35 minutes ago
Sunday, January 05, 2014
What's That Sound I Hear? Tumbrels Drawing Near?
One of my (ex)-friends posted this link on FB this morning, "Five Economic Reforms." He was outraged to discover that Rolling Stones magazine was "calling for communism!" (He followed it up with pledge to stock more ammo, in case you were confused about his solution.)
Meanwhile, a third of our working adults -- that's people who have jobs, people who are working -- make less than poverty level wages. (People without jobs are, obviously, usually doing worse.)
Half of our population lives in poverty. They survive with the help of such programs as HUD and SNAP -- and the GOP's solution to this has been, as we all know, to cut food stamp funding.
Meanwhile, even when jobs exist, the wages they pay are not enough to lift workers out of poverty.
Meanwhile, the route that used to get people out of the minimum wage life and into middle-class pastures -- education -- is being made rapidly inaccessible to all but the very wealthy.
That is, I worked when I was young at a series of depressing and occasionally awful jobs, most of them paying minimum wage, ranging from leaflet distributing to painting houses to night shift at McDonalds; but I was able to climb up out of these jobs because the state university was available to me. Tuition was cheap then, and books weren't much more. And tuition was cheap because the state and the federal government paid most of the cost of educating me.
Now the cost has been shifted to the backs of the students and their families, with a stop along the way to enrich bankers (via student loans), not to mention leg-breaking debt collectors.

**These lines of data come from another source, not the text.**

<file path="config.mk">
export PLATFORM = sky130hd
export DESIGN_NAME = pnl_ctrl
export DESIGN_NICKNAME = d
export VERILOG_FILES = /design/src/rtl/pnl_pkg.sv /design/src/rtl/pnl_ctrl.sv
export SDC_FILE = /design/constraint.sdc
export NUM_CORES = 1
export LEC_CHECK = 0
export BUFFER_PORTS_ARGS = -buffer_cell sky130_fd_sc_hd__buf_2
export CORE_MARGIN = 2
export CORE_UTILIZATION = 50
export CTS_CLUSTER_DIAMETER = 60
export DETAILED_ROUTE_END_ITERATION = 8
export PLACE_DENSITY = 0.73
export SYNTH_ARGS = -nofsm -noshare
export SYNTH_HDL_FRONTEND = slang
export SYNTH_SLANG_ARGS = --single-unit
</file>
<file path="constraint.sdc">
create_clock -name clk -period 5.3 [get_ports clk]
set_input_delay 1.325 -clock clk [delete_from_list [all_inputs] [get_ports clk]]
set_output_delay 1.325 -clock clk [all_outputs]
set_load 0.05 [all_outputs]
</file>
<file path="src/rtl/pnl_pkg.sv">
// Shared types, constants and helpers of the periodic neighbour list builder.
`default_nettype none
package pnl_pkg;

  localparam int MAX_PARTICLES = 1024;
  localparam int IDX_W         = 10;
  localparam int CNT_W         = 11;
  localparam int COORD_W       = 24;
  localparam int BOX_W         = 23;
  localparam int CUT_W         = 48;
  localparam int CFG_IDX_W     = 3;
  localparam int CFG_DATA_W    = 48;
  localparam int NUM_IMAGES    = 27;
  localparam int IMG_W         = 5;
  localparam int NUM_AXES      = 3;

  localparam logic [IMG_W-1:0] IMG_NONE = 5'd31;
  localparam logic [IMG_W-1:0] IMG_LAST = 5'd26;

  localparam logic [1:0] SHIFT_NEG  = 2'd0;
  localparam logic [1:0] SHIFT_ZERO = 2'd1;
  localparam logic [1:0] SHIFT_POS  = 2'd2;

  typedef enum logic [CFG_IDX_W-1:0] {
    CFG_BOX_X  = 3'd0,
    CFG_BOX_Y  = 3'd1,
    CFG_BOX_Z  = 3'd2,
    CFG_CUTOFF = 3'd3,
    CFG_COUNT  = 3'd4
  } pnl_cfg_t;

  typedef enum logic [3:0] {
    ST_IDLE,
    ST_RD_I,
    ST_LAT_I,
    ST_SCAN1,
    ST_DRAIN1,
    ST_PREFIX,
    ST_SCAN2,
    ST_DRAIN2,
    ST_EMIT_RD,
    ST_EMIT_WR,
    ST_NONE
  } pnl_state_t;

  typedef struct packed {
    logic load_wr;
    logic start;
    logic rd_i;
    logic cap_ri;
    logic p1_issue;
    logic p2_issue;
    logic prefix_step;
    logic emit_rd;
    logic out_hit;
    logic out_none;
    logic first;
    logic last;
  } pnl_cmd_t;

  typedef struct packed {
    logic             pipe_empty;
    logic             out_free;
    logic [CNT_W-1:0] count;
  } pnl_stat_t;

  // Image code from per-axis shift codes (shift + 1): 9*cx + 3*cy + cz.
  function automatic logic [IMG_W-1:0] img_code(input logic [1:0] cx, input logic [1:0] cy,
                                                  input logic [1:0] cz);
    logic [IMG_W-1:0] r;
    r = IMG_W'(cx) * IMG_W'(9) + IMG_W'(cy) * IMG_W'(3) + IMG_W'(cz);
    return r;
  endfunction

endpackage
`default_nettype wire

</file>
<file path="src/rtl/pnl_ctrl.sv">
// Query sequencer of the periodic neighbour list builder.
`default_nettype none
module pnl_ctrl import pnl_pkg::*; #(
  parameter int RESULT_CAP = 64,
  localparam int HB_AW = (RESULT_CAP > 1) ? $clog2(RESULT_CAP) : 1,
  localparam int HC_W  = $clog2(RESULT_CAP + 1)
) (
  input  wire logic             clk,
  input  wire logic             rst_n,
  input  wire logic             in_valid,
  input  wire logic             in_operation,
  input  wire logic [IDX_W-1:0] in_particle_index,
  output logic                  in_ready,
  input  wire pnl_stat_t        stat,
  input  wire logic [HC_W-1:0]  hit_count,
  output pnl_cmd_t              cmd,
  output logic [IDX_W-1:0]      addr,
  output logic [IMG_W-1:0]      kk,
  output logic [HB_AW-1:0]      emit_addr
);

  pnl_state_t       state_r, state_nxt;
  logic [CNT_W-1:0] j_r, j_nxt;
  logic [CNT_W-1:0] n_r, n_nxt;
  logic [IDX_W-1:0] i_r, i_nxt;
  logic [IMG_W-1:0] kk_r, kk_nxt;
  logic [HC_W-1:0]  e_r, e_nxt;
  logic             any_r, any_nxt;
  logic [CNT_W-1:0] n_clamp;
  logic [CNT_W-1:0] i_plus;
  logic             accept;
  logic             is_last;

  assign n_clamp = (stat.count > CNT_W'(MAX_PARTICLES)) ? CNT_W'(MAX_PARTICLES) : stat.count;
  assign i_plus  = CNT_W'(in_particle_index) + CNT_W'(1);
  assign accept  = in_valid && (state_r == ST_IDLE);
  assign is_last = (HC_W'(e_r + HC_W'(1)) == hit_count);

  always_comb begin
    state_nxt = state_r;
    j_nxt     = j_r;
    n_nxt     = n_r;
    i_nxt     = i_r;
    kk_nxt    = kk_r;
    e_nxt     = e_r;
    any_nxt   = any_r;
    unique case (state_r)
      ST_IDLE: begin
        if (accept && in_operation) begin
          i_nxt     = in_particle_index;
          n_nxt     = n_clamp;
          j_nxt     = i_plus;
          any_nxt   = (i_plus < n_clamp);
          state_nxt = ST_RD_I;
        end
      end
      ST_RD_I:  state_nxt = ST_LAT_I;
      ST_LAT_I: begin
        kk_nxt    = '0;
        state_nxt = any_r ? ST_SCAN1 : ST_PREFIX;
      end
      ST_SCAN1: begin
        j_nxt = j_r + CNT_W'(1);
        if (j_r + CNT_W'(1) >= n_r) begin
          state_nxt = ST_DRAIN1;
        end
      end
      ST_DRAIN1: begin
        if (stat.pipe_empty) begin
          state_nxt = ST_PREFIX;
        end
      end
      ST_PREFIX: begin
        kk_nxt = kk_r + IMG_W'(1);
        if (kk_r == IMG_LAST) begin
          j_nxt     = CNT_W'(i_r) + CNT_W'(1);
          state_nxt = any_r ? ST_SCAN2 : ST_DRAIN2;
        end
      end
      ST_SCAN2: begin
        j_nxt = j_r + CNT_W'(1);
        if (j_r + CNT_W'(1) >= n_r) begin
          state_nxt = ST_DRAIN2;
        end
      end
      ST_DRAIN2: begin
        if (stat.pipe_empty) begin
          e_nxt     = '0;
          state_nxt = (hit_count == '0) ? ST_NONE : ST_EMIT_RD;
        end
      end
      ST_EMIT_RD: state_nxt = ST_EMIT_WR;
      ST_EMIT_WR: begin
        if (stat.out_free) begin
          e_nxt     = e_r + HC_W'(1);
          state_nxt = is_last ? ST_IDLE : ST_EMIT_RD;
        end
      end
      ST_NONE: begin
        if (stat.out_free) begin
          state_nxt = ST_IDLE;
        end
      end
      default: state_nxt = ST_IDLE;
    endcase
  end

  always_comb begin
    cmd       = '0;
    in_ready  = 1'b0;
    addr      = j_r[IDX_W-1:0];
    kk        = kk_r;
    emit_addr = e_r[HB_AW-1:0];
    unique case (state_r)
      ST_IDLE: begin
        in_ready    = 1'b1;
        cmd.load_wr = accept && !in_operation;
        cmd.start   = accept && in_operation;
      end
      ST_RD_I: begin
        cmd.rd_i = 1'b1;
        addr     = i_r;
      end
      ST_LAT_I:   cmd.cap_ri      = 1'b1;
      ST_SCAN1:   cmd.p1_issue    = 1'b1;
      ST_PREFIX:  cmd.prefix_step = 1'b1;
      ST_SCAN2:   cmd.p2_issue    = 1'b1;
      ST_EMIT_RD: cmd.emit_rd     = 1'b1;
      ST_EMIT_WR: begin
        cmd.out_hit = stat.out_free;
        cmd.first   = (e_r == '0);
        cmd.last    = is_last;
      end
      ST_NONE: cmd.out_none = stat.out_free;
      default: cmd = '0;
    endcase
  end

  always_ff @(posedge clk) begin
    if (!rst_n) begin
      state_r <= ST_IDLE;
      j_r     <= '0;
      n_r     <= '0;
      i_r     <= '0;
      kk_r    <= '0;
      e_r     <= '0;
      any_r   <= 1'b0;
    end else begin
      state_r <= state_nxt;
      j_r     <= j_nxt;
      n_r     <= n_nxt;
      i_r     <= i_nxt;
      kk_r    <= kk_nxt;
      e_r     <= e_nxt;
      any_r   <= any_nxt;
    end
  end

endmodule
`default_nettype wire

</file>
==> impl_metrics.csv, run 1 <==
group,metric,value,unit
power,netSwitchingFraction,48.7,%
drt,viasPerCell,5.81,
logic_synthesis,synth_edf_count,0,
setup_path,crit_arrival,2.48,ns
drt,dr.pass1.iters,5,
floorplanning,core-area,0.00725,mm²
sta,slew_headroom,44.8,%
setup_path,cp_max_fo,4,
placed_design,dp_slack,1.49,ns
drt,met3_length,513,µm
layout,fin_cells,630,
floorplanning,num_io_pins,68,
drt,routed.top_layer,"met4",
drt,met1_length,4550,µm
floorplanning,num_rows,31,
logic_synthesis,ys_warn_count,0,
placed_design,io_buffers,67,
drt,wirelength,9820,µm
sta,setup_tns,0,ns
power,pwr-share-comb,52.4,%
layout,diodes,0,
logic_synthesis,syn_nets,539,
layout,nets,592,
logic_synthesis,synth_ff_type,"dfxtp_1",
setup_path,startpoint_type,"input pin",
global_route,grt_max_degree,28,
drt,ant_nets,0,
logic_synthesis,synth_top_family_by_area,"simple AND/OR/NAND/NOR gates",
logic_synthesis,synth_xor_area_share,8.22,%
clock_tree,cts_setup_buffers,0,
layout,final_cell_mix,"67 x buf_2, 60 x nand2_1, 49 x dfxtp_1",
setup_path,crit_required,3.97,ns
sta,drv_slew,0,
clock_tree,clk_latency,0.31,ns
power,power_switching,847,µW
floorplanning,start_util,51.4,%
logic_synthesis,syn-cell-area,0.00373,mm²
clock_tree,cts_root_buffer,"clkbuf_8",
power,vdd_drop_max,0.000256,V
power,clockPowerShare,16.6,%
logic_synthesis,synth_cells,477,
sta,fmax,0.263,GHz
logic_synthesis,synth_seq_cells,49,
floorplanning,dieArea,0.00816,mm²
run,maxCapViolations,0,
clock_tree,ctsResizeCount,0,
status,outcome,"completed",
sta,hold_violations,0,
power,power_density,415,mW/mm²
setup_path,r2r_slack,2.27,ns
power,seqPwrFrac,31.0,%
clock_tree,cts_buffer_depth,2,
clock_tree,cts_tree,"done",
logic_synthesis,yosys.cell_types.count,59,
logic_synthesis,yosys-top-cells-area,"dfxtp_1 26%, ha_1 9.4%, nand2_1 6.0%",
min_path,hold_class,"register to register",
global_route,antenna_found_initial,0,
layout,final_common_cell,"buf_2",
clock_tree,cts_made_buffers,5,
logic_synthesis,ys_seq_area_share,26.3,%
drt,drcViolationCount,0,
logic_synthesis,synth.top_cell.area_share,26.3,%
layout,fin_util,57.9,%
setup_path,end_kind,"output pin",
drt,wl_per_cell,15.6,µm
logic_synthesis,synthSimpleGateAreaFrac,25.0,%
sta,grt_setup_unrepaired,"no",
logic_synthesis,synth_top_area_cell,"dfxtp_1",
placed_design,dp_hpwl,7510,µm
drt,dr.first_iter.drc_count,304,
clock_tree,cts_hold_buf,0,
placed_design,gp_congestion,0.840,
layout,final.fill_count,704,
drt,vias,3659,
logic_synthesis,syn_area_per_cell,7.82,µm²
drt,route.met2.wl,4590,µm
sta,min_period_over_period,71.8,%
global_route,grt_pass1_wl,16100,µm
logic_synthesis,synthArstFlopShare,0,%
sta,setup_viol,0,
floorplanning,die_h,90.4,µm
floorplanning,fp.dieW,90.4,µm
global_route,grt_use_total,23.8,%
global_route,grt_pass1_vias,3317,
power,p_int,894,µW
sta,finClkSkew,0.0114,ns
logic_synthesis,synth_compound_area_share,19.2,%
sta,worst_slew_pin_slew,0.826,ns
sta,setup_slack,1.49,ns
layout,area_growth,12.6,%
logic_synthesis,synth.area.mux_share,6.01,%
sta,fin_crit,3.81,ns
clock_tree,cts.clk_slew.worst_paths,0.09,ns
clock_tree,cts_max_level,2,
clock_tree,numClockSinks,49,
power,p_leak,1.70,nW
sta,whs,0.474,ns
placed_design,dp_cells,622,
layout,final_layout_size_suffix_gt1_share,16.2,%
global_route,overflow,0,
logic_synthesis,synthAdderAreaFrac,9.40,%
setup_path,criticalPathCategory,"input pin to output pin",
-- cells in the mapped netlist, types with 10 or more instances --
master     n
mux2_1    18
nor2_1    39
ha_1      28
a21oi_1   44
xor2_1    10
nand2_1   60
o21ai_1   15
nand4_1   10
nand3_1   20
nor3_1    13
dfxtp_1   49
inv_1     18
o21ai_0   14
xnor2_1   25
clkbuf_1  11
-- per-stage QoR --
stage	area (µm²)	power, mW
global route	4200	1.85
CTS	4200	1.73
detailed placement	4080	1.45
finish	4200	1.74
global placement	4080	1.43
floorplan	3730	1.23
-- final cells by class --
cell class                      count  area (µm²)  share of cell area, %
Multi-Input combinational cell    382        2530                   60.3
Sequential cell                    49         981                   23.4
Timing Repair Buffer               70         358                   8.52
Tap cell                           99         124                   2.95
Inverter                           22        85.1                   2.03
Clock buffer                        6        82.6                   1.97
Clock inverter                      2        37.5                  0.894
-- logic make-up after synthesis --
logic type | Yosys count
simple gates | 184
compound gates | 115
flops | 49
buf+inv | 46
xor+xnor | 35
fa+ha+maj | 28
mux | 20
-- layer usage --
layer	up-vias	GRT usage, %
met2	104	40.0
met4	0	7.31
met3	18	3.34
met5	-	0
li1	1821	-
met1	1716	31.6
-- worst max-delay path: stages --
cell and delay (ns):
buf_2 0.12, nand2b_1 0.15, o21ai_0 0.15, a211oi_1 0.11, nor4b_1 0.31, buf_2 0.31
-- power by group through the flow --
stage | logic (mW) | clock network, mW | registers (mW)
after floorplan | 0.735 | 0 | 0.498
after global placement | 0.888 | 0 | 0.541
after detailed placement | 0.902 | 0 | 0.545
after CTS | 0.908 | 0.291 | 0.536
after global routing | 0.989 | 0.306 | 0.551
final | 0.913 | 0.289 | 0.540
-- sequential cells by signal, indices dropped and copies added, names as in the netlist --
name and cells:
state_r 4, n_r 11, e_r 7, kk 5
any_r 1, i_r 10, j_r 11
-- worst paths after layout --
kind                                    from  depth (start not counted)          to
worst min-delay path                 n_r[10]                          2     n_r[10]
worst max-delay path            hit_count[2]                          6      cmd[0]
worst min register to register       n_r[10]                          2     n_r[10]
worst max register to register        j_r[0]                         10  state_r[1]
No activity file was read; power rests on OpenSTA's default activity.
==> run 2: changes to the inputs <==
==> constraint.sdc (replaced) <==
create_clock -name clk -period 4 [get_ports clk]
set_input_delay 1 -clock clk [delete_from_list [all_inputs] [get_ports clk]]
set_output_delay 1 -clock clk [all_outputs]
set_load 0.05 [all_outputs]
==> run 2 against run 1 <==
Setup slack got worse by 0.93 ns; non-clock buffer count rose by 3; final cell count rose by 0.48%; critical path type is now register to output pin.
==> impl_metrics.csv, run 2 (synthesized netlist as in run 1, its figures left out) <==
group,metric,value,unit
status,outcome,"completed",
setup_path,crit_required,3.00,ns
drt,dr.first_iter.drc_count,257,
placed_design,gp_congestion,0.849,
global_route,grt_max_degree,24,
setup_path,end_kind,"output pin",
sta,min_period_over_period,85.8,%
layout,nets,595,
setup_path,crit_arrival,2.43,ns
run,maxCapViolations,0,
global_route,grt_pass1_vias,3525,
global_route,overflow,0,
sta,hold_violations,0,
setup_path,crit_chain,"nor4_4, nand3_1, buf_4, inv_2, buf_2",
layout,top_regs,"j_r: 11 flops, n_r: 11 flops, i_r: 10 flops",
layout,multi_input_area,0.00254,mm²
placed_design,dpl_cell_area,0.00411,mm²
setup_path,cp_max_fo,22,
drt,wirelength,10000,µm
min_path,hold_class,"register to register",
sta,worst_slew_pin_slew,0.749,ns
sta,setup_tns,0,ns
global_route,grt_use_met2,42.0,%
setup_path,r2r_slack,1.10,ns
clock_tree,cts_made_buffers,5,
floorplanning,dieArea,0.00816,mm²
layout,diodes,0,
power,vdd_drop_max,0.000327,V
floorplanning,num_rows,31,
clock_tree,cts_buffer_depth,2,
drt,vias,3670,
setup_path,cp_slowest_stage_delay,0.54,ns
drt,ant_nets,0,
drt,viasPerCell,5.80,
placed_design,io_buffers,67,
clock_tree,clk_latency,0.32,ns
layout,final_area,0.00420,mm²
floorplanning,fp.dieW,90.4,µm
floorplanning,start_util,51.4,%
layout,final_layout_size_suffix_gt1_share,16.9,%
drt,drcViolationCount,0,
min_path,whs_endpoint,"n_r[10]",
power,p_leak,1.71,nW
drt,wl_per_cell,15.9,µm
layout,final_common_cell,"buf_2",
setup_path,setup.worst_path.start,"state_r[2]",
clock_tree,cts_root_buffer,"clkbuf_8",
global_route,antenna_found_initial,0,
layout,final-seq-area,981,µm²
setup_path,cpMaxStageDelayCell,"nor4_4",
setup_path,ff2ff_path_depth,11,
layout,final_cell_mix,"67 x buf_2, 60 x nand2_1, 49 x dfxtp_1",
layout,final.fill_count,689,
global_route,grt.busiest_layer,"met2",
global_route,grtUsageMet3,3.09,%
floorplanning,die_h,90.4,µm
power,power_density,540,mW/mm²
floorplanning,core-area,0.00725,mm²
clock_tree,cts_setup_buffers,0,
clock_tree,ctsResizeCount,0,
placed_design,dp_hpwl,7750,µm
floorplanning,num_io_pins,68,
setup_path,r2r-end,"state_r[2]",
clock_tree,cts_tree,"done",
global_route,use_met1,34.0,%
global_route,grt_use_total,25.0,%
clock_tree,cts.clk_slew.worst_paths,0.10,ns
clock_tree,cts_hold_buf,0,
layout,area_growth,12.6,%
sta,slew_headroom,50.0,%
clock_tree,numClockSinks,49,
sta,finClkSkew,0.0100,ns
sta,drv_slew,0,
min_path,hp-start,"n_r[10]",
setup_path,criticalPathCategory,"register to output pin",
global_route,grt_pass1_wl,16900,µm
clock_tree,cts_max_level,2,
sta,grt_setup_unrepaired,"no",
setup_path,r2r_start,"j_r[0]",
sta,setup_viol,0,
sta,fin_crit,3.43,ns
min_path,holdPathStages,2,
setup_path,startpoint_type,"register",
drt,dr.pass1.iters,6,
sta,fmax,0.291,GHz
## run 2: critical path: cells and delay by family, from the launching register on
kind | cells | cell delay [ns]
DFF | 1 | 0.51
and+or+nand+nor | 2 | 0.69
buffers and inverters | 3 | 0.90
## run 2: layout make-up
cell class / instances / share of cell area, %
Clock buffer: 5 / 1.64
Clock inverter: 3 / 0.507
Inverter: 22 / 2.03
Multi-Input combinational cell: 382 / 60.4
Sequential cell: 49 / 23.4
Tap cell: 99 / 2.95
Timing Repair Buffer: 73 / 9.06
## run 2: where the power goes
| part | total, mW | switching (mW) | internal, mW |
|---|---|---|---|
| logic | 1.26 | 0.829 | 0.426 |
| registers | 0.700 | 0.135 | 0.565 |
| clock network | 0.312 | 0.188 | 0.125 |
| total | 2.27 | 1.15 | 1.12 |
## run 2: per-layer routing
layer  up-vias  wire length, µm
met5         -                0
met4         0              110
met3        11              432
met2       106             4810
met1      1721             4690
li1       1832                -
## run 2: worst max path at each step
stage / endpoint / slack (ns) / depth (start not counted)
2_1_floorplan: cmd[0] / 0.64 / 4
6_report: cmd[10] / 0.57 / 5
3_5_place_dp: cmd[0] / 0.86 / 6
4_1_cts: cmd[10] / 0.58 / 5
5_1_grt: cmd[10] / 0.42 / 5
3_3_place_gp: cmd[0] / 0.94 / 6
## run 2: through the flow
| stage | power, mW | worst slack [ns] | hold slack (ns) | util [%] | std cells |
|---|---|---|---|---|---|
| 2_1_floorplan | 1.63 | 0.636 | 0.436 | - | 477 |
| 3_3_place_gp | 1.91 | 0.945 | 0.444 | 56.6 | 625 |
| 3_5_place_dp | 1.95 | 0.865 | 0.462 | 56.6 | 625 |
| 4_1_cts | 2.26 | 0.585 | 0.476 | 57.9 | 633 |
| 5_1_grt | 2.41 | 0.421 | 0.490 | 57.9 | 633 |
| 6_report | 2.27 | 0.567 | 0.475 | 57.9 | 633 |
==> run 3: changes to the inputs <==
--- a/config.mk
+++ b/config.mk
@@ -6,7 +6,7 @@
 export NUM_CORES = 1
 export LEC_CHECK = 0
 export BUFFER_PORTS_ARGS = -buffer_cell sky130_fd_sc_hd__buf_2
-export CORE_MARGIN = 2
+export CORE_MARGIN = 5
 export CORE_UTILIZATION = 50
 export CTS_CLUSTER_DIAMETER = 60
 export DETAILED_ROUTE_END_ITERATION = 8
==> constraint.sdc (replaced) <==
create_clock -name clk -period 4.4 [get_ports clk]
set_input_delay 1.1 -clock clk [delete_from_list [all_inputs] [get_ports clk]]
set_output_delay 1.1 -clock clk [all_outputs]
set_load 0.05 [all_outputs]
==> run 3 against run 2 <==
Core utilization unchanged; setup slack improved by 0.35 ns; sequential power fell by 7.0%; via count unchanged; wire length down 0.58%; clock power up 6.4%; sequential share of layout area unchanged; flip-flop and latch count stayed put; first-iteration DRC count is 14% lower; global-route usage shrank 3.0 points; power decreased by 8.0%.
==> impl_metrics.csv, run 3 (synthesized netlist as in run 1, its figures left out) <==
group,metric,value,unit
drt,vias,3670,
floorplanning,start_util,51.4,%
setup_path,r2r-end,"state_r[1]",
sta,drv_slew,0,
setup_path,ff2ff_path_depth,10,
layout,nets,593,
layout,final_layout_size_suffix_gt1_share,16.2,%
setup_path,criticalPathCategory,"register to output pin",
sta,setup_viol,0,
clock_tree,cts_tree,"done",
power,vdd_drop_max,0.000275,V
setup_path,r2r_start,"j_r[0]",
placed_design,dp_hpwl,7760,µm
power,total_power,2.09,mW
sta,fin_crit,3.48,ns
sta,fmax,0.287,GHz
min_path,hold_class,"register to register",
sta,hold_violations,0,
layout,area_growth,12.6,%
min_path,holdPathStages,2,
floorplanning,fp.dieW,96.4,µm
drt,ant_nets,0,
setup_path,end_kind,"output pin",
sta,finClkSkew,0.00444,ns
drt,wirelength,9980,µm
placed_design,io_buffers,67,
sta,setup_tns,0,ns
drt,wl_per_cell,15.8,µm
floorplanning,core-area,0.00725,mm²
floorplanning,num_rows,31,
clock_tree,cts.clk_slew.worst_paths,0.09,ns
layout,final_common_cell,"buf_2",
setup_path,crit_arrival,2.38,ns
setup_path,cp_max_fo,22,
clock_tree,cts_hold_buf,0,
floorplanning,die_h,96.4,µm
drt,viasPerCell,5.82,
min_path,hp-start,"n_r[10]",
global_route,grt_use_total,22.0,%
global_route,grt_pass1_wl,16100,µm
setup_path,startpoint_type,"register",
global_route,grt_max_degree,26,
drt,drcViolationCount,0,
sta,whs,0.462,ns
drt,dr.first_iter.drc_count,221,
sta,grt_setup_unrepaired,"no",
clock_tree,cts_buffer_depth,2,
clock_tree,ctsResizeCount,0,
layout,final_cell_mix,"67 x buf_2, 60 x nand2_1, 49 x dfxtp_1",
floorplanning,num_io_pins,68,
clock_tree,cts_setup_buffers,0,
min_path,whs_endpoint,"n_r[10]",
floorplanning,dieArea,0.00928,mm²
sta,min_period_over_period,79.1,%
placed_design,gp_congestion,0.898,
clock_tree,cts_made_buffers,5,
sta,worst_slew_pin_slew,0.866,ns
layout,fin_cells,631,
global_route,antenna_found_initial,0,
clock_tree,cts_max_level,2,
drt,dr.pass1.iters,5,
status,outcome,"completed",
layout,diodes,0,
global_route,grt_pass1_vias,3404,
clock_tree,clk_latency,0.31,ns
layout,top_regs,"j_r: 11 flops, n_r: 11 flops, i_r: 10 flops",
run,maxCapViolations,0,
power,p_leak,1.71,nW
setup_path,r2r_slack,1.41,ns
clock_tree,numClockSinks,49,
global_route,overflow,0,
clock_tree,cts_root_buffer,"clkbuf_8",
sta,slew_headroom,42.2,%
placed_design,dp_cells,623,
power,power_density,497,mW/mm²
setup_path,crit_required,3.30,ns
## run 3: worst max path at each step
stage / cells past startpoint / slack [ns] / start / end
6_report: 5 / 0.92 / state_r[2] / cmd[10]
3_3_place_gp: 6 / 1.11 / hit_count[6] / cmd[0]
5_1_grt: 5 / 0.74 / state_r[2] / cmd[10]
3_5_place_dp: 6 / 0.99 / hit_count[2] / cmd[0]
4_1_cts: 5 / 0.93 / state_r[2] / cmd[10]
2_1_floorplan: 4 / 0.15 / hit_count[2] / cmd[0]
## run 3: metrics by stage
stage	util [%]	instance area [µm²]	setup slack, ns
floorplan	-	3730	0.151
global placement	56.3	4090	1.11
detailed placement	56.3	4090	0.987
CTS	57.9	4200	0.931
global route	57.9	4200	0.739
finish	57.9	4200	0.918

I am not seriously calling for a Revolution -- who would, who had any sense of history? I doubt Jesse Myerson was, either, actually.
But when we look at this situation, with most Americans not able to find a job that will let them buy both food and medical care for their kids, while 1% of America is stockpiling obscene amounts of wealth -- well, something has to change. And the suggestions Myerson puts forth, which frankly aren't that radical (guaranteed basic income, public banks, jobs for all) -- they sound less and less radical with every hungry student who turns up crying in my office.
The situation as it exists now isn't tenable, that's a straight fact.